Before leaving juniors, you were expected to be able to write (joined
up) know your times table up to 12 times, write a short essay, and read
from any school book. In the seniors, (boys only) we were taught written
and mental mathematics (no calculators), algebra, geometry, history, geography,
art (sketching and painting) Shakespeare, etc. and religious sessions.
In the sixth form we were taught Pitmans shorthand and typing. School
times were 9 -12 and 2 - 4.30. Not having any playing fields, on Friday
afternoons from 3.0pm, we were marched to Wanstead Flats, part of Epping
Forest, for football or cricket, depending on time of year. All the teachers
(male) wore black gowns and mortar-board hats, and were addressed as Sir.

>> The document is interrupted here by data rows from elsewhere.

Source: an optimization exercise on an open RTL-to-GDS flow (aim: small area and a short achievable clock period). Production flows keep margins and buffers that such runs may drop. The RTL was checked by simulation tests, not by an equivalence proof against the original design. Power figures rest on the tool's default switching activity, not on a simulated workload.

== nickel ==
// ternary_matmul_top
module ternary_matmul_top (
    input  logic       clk,
    input  logic       reset,
    input  logic [7:0] weights_in,
    input  logic [7:0] activations_in,
    input  logic       compute,
    output logic [7:0] result_out
);
export LEC_CHECK = 0
export CAP_MARGIN = 20
export CORE_MARGIN = 2
export CORE_UTILIZATION = 60
export CTS_CLUSTER_DIAMETER = 100
export CTS_CLUSTER_SIZE = 30
export PLACE_DENSITY = 0.75
export SLEW_MARGIN = 20
create_clock -name core_clock -period 14.0 [get_ports {clk}]
standard.sh (not shown) runs the stock make flow with config.mk's settings and CLKGATE_MAP_FILE= SYNTH_SCRIPT=/design/flow/synth_recipe.tcl, a recipe that flattens the netlist after the stock synthesis.
==> flow/flow/run.sh <==
#!/bin/bash
# Own layout flow: the standard steps (standard.sh), except that
#  - synthesis leaves out Yosys's full-adder extraction (ADDER_MAP_FILE
#    empty) and maps with flow/abc_area.script, a delay-targeted ABC
#    mapping with area recovery, in place of ORFS's ABC script
#    (flow/synth.tcl swaps the script; the registers are unchanged);
#  - ports are buffered with buf_4 cells and timing repair aims for a
#    larger setup margin.
# Each step's full output goes to its own log file here.
set -euo pipefail
export MY_ABC_SCRIPT=$PWD/flow/abc_area.script
bash standard.sh ADDER_MAP_FILE= SYNTH_SCRIPT=$PWD/flow/synth.tcl synth > synth.log 2>&1
bash standard.sh SETUP_SLACK_MARGIN=10 "BUFFER_PORTS_ARGS=-buffer_cell sky130_fd_sc_hd__buf_4" finish > layout.log 2>&1
==> flow/flow/abc_area.script <==
strash
dc2
dch
map -D 2250
topo
stime
==> flow/flow/synth.tcl <==
# The standard flow's synthesis script with ABC's mapping script replaced by the one
# named in MY_ABC_SCRIPT; everything else, registers included, is as in
# the standard synthesis.
proc synth {args} { yosys synth -nofsm -noshare {*}$args }
proc my_abc_args {name1 name2 op} {
  set i [lsearch -exact $::abc_args -script]
  if {$i >= 0 && [lindex $::abc_args [expr {$i + 1}]] ne $::env(MY_ABC_SCRIPT)} {
    set ::abc_args [lreplace $::abc_args [expr {$i + 1}] [expr {$i + 1}] $::env(MY_ABC_SCRIPT)]
  }
}
trace add variable ::abc_args write my_abc_args
source $::env(SCRIPTS_DIR)/synth.tcl
# left out here: clear keep_hierarchy, flatten, clean up, hide names made inside functions, write 1_2_yosys.v
## Diff of input files: ember against nickel
- CORE_UTILIZATION changed from 60 to 40
- PLACE_DENSITY removed (was 0.75)
==> flow/flow/abc_area.script <==
strash
dch
map -D 2000
topo
stime
==> results.txt <==
- Number of distinct library cell variants in the gate-level netlist after synthesis of ember falls short of that of nickel by a few percent.
- Share of final layout cell area taken by non-clock buffers is higher on nickel
- Compared with nickel, ember shows via count higher by about 3.8%.
- Comparing ember and nickel, the higher worst hold slack is on nickel.
Input-level comparison between violet and ember:
- CTS_CLUSTER_SIZE: 30 -> 25
- CORE_UTILIZATION: 40 -> 60
==> flow/flow/abc_area.script <==
strash
dc2
dch
map -D 2250
topo
stime
No stage failed in violet, and the final checks on the layout all came back clean.
violet vs ember: first-pass GRT wire length down
Looking at worst hold slack across all endpoints across both flows, violet is the stronger of the two, with ember trailing.
ember → violet: power spent charging and discharging nets now smaller, met3 track utilization from global routing higher.
violet ends up with lower post-layout instance area than ember does.
The pin count of the biggest net entering global routing of violet falls short of that of ember by 79.
In violet, the area of the mapped netlist came out 510 um^2 below the value in ember.
The inputs of zinc differ from those of violet as listed below.
- swapping 25 for 30 in CTS_CLUSTER_SIZE
- swapping 60 for 40 in CORE_UTILIZATION
Notes after the runs:
[zinc] clock transition time at the flip-flop clock pins of the worst setup and hold paths rose 20 ps relative to violet. [compare] base=violet new=zinc: cell count picked up an extra 218, filler cell count in the final layout rose 2026, clock period minus worst slack now smaller.

-- separate check: timing with driven ports --
The results above use ideal ports. As a check the final layouts listed here were re-extracted and re-timed, cells and wires unchanged.
Step 1 (the two cells are an assumption about what drives the block):
set clk [get_ports {clk}]
set_driving_cell -lib_cell sky130_fd_sc_hd__clkbuf_16 $clk
set_driving_cell -lib_cell sky130_fd_sc_hd__buf_2 [delete_from_list [all_inputs] $clk]
Step 2 also shifts input and output timing later by t, the mid clock arrival at the registers, as if the neighbouring blocks saw the same clock.
Slacks: no drivers / after step 1 / after step 2; pairs: no drivers / after step 1.
run	t, ns	setup WS [ns]	worst data-port slew with drivers (ns)
nickel	0.584	10.183 / 10.135 / 9.626	0.04
ember	0.607	10.166 / 10.116 / 9.601	0.07
violet	0.615	10.162 / 10.108 / 9.625	0.03
zinc	0.621	10.174 / 10.113 / 9.696	0.07
After both steps every run listed still meets setup and hold. The setup slack of ember, which loses most, moves by -0.050 ns with the drivers and by -0.565 ns with both steps.
Background: an optimization exercise with open tools, aiming at small area. Do not read the settings as production practice.
The RTL was checked by simulation tests, not by an equivalence proof against the original design.
Power figures rest on the tool's default switching activity, not on a simulated workload.

==> flow/design.v <==
package mips_pkg;
    typedef logic [4:0]  reg_addr_t;
    typedef logic [31:0] instr_t;
    typedef logic [5:0]  funct_t;
    typedef logic [5:0]  opcode_t;
    typedef enum logic [1:0] {
        sel_funct,
        sel_add,
        sel_slt,
        sel_sltu
    } alu_sel_t;
    localparam reg_addr_t reg_zero = 5'd0;
    localparam opcode_t op_rtype = 6'h00;
    localparam opcode_t op_addi  = 6'h08;
    localparam opcode_t op_addiu = 6'h09;
    localparam opcode_t op_slti  = 6'h0a;
    localparam opcode_t op_sltiu = 6'h0b;
    localparam funct_t fn_sll  = 6'h00;
    localparam funct_t fn_srl  = 6'h02;
    localparam funct_t fn_sra  = 6'h03;
    localparam funct_t fn_add  = 6'h20;
    localparam funct_t fn_addu = 6'h21;
    localparam funct_t fn_sub  = 6'h22;
    localparam funct_t fn_subu = 6'h23;
    localparam funct_t fn_and  = 6'h24;
    localparam funct_t fn_or   = 6'h25;
    localparam funct_t fn_xor  = 6'h26;
    localparam funct_t fn_nor  = 6'h27;
    localparam funct_t fn_slt  = 6'h2a;
    localparam funct_t fn_sltu = 6'h2b;
endpackage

They kept strict discipline, no unauthorised talking or inattention in
class, or we were kept in class after lessons. Boys kept in, from all
different classes, were put in one classroom and a duty teacher would
set the tasks, usually 100 lines. For misdemeanours, you were marched
to the Head masters study and stood in the corridor in line until dealt
with, which could be an hour later, I think part of the punishment was
the standing waiting, for the other pupils to see, everybody knew why
you were there. The punishment was usually, so many strokes of the cane,
from one to six. I only had one 'six-hander' its something you never forget.
Very severe cases were dealt with on the seat of the pants. Truancy was
almost unheard of, the school-board man would call home to see the parents,
this brought shame on the family, in front of the neighbours, which was
very important.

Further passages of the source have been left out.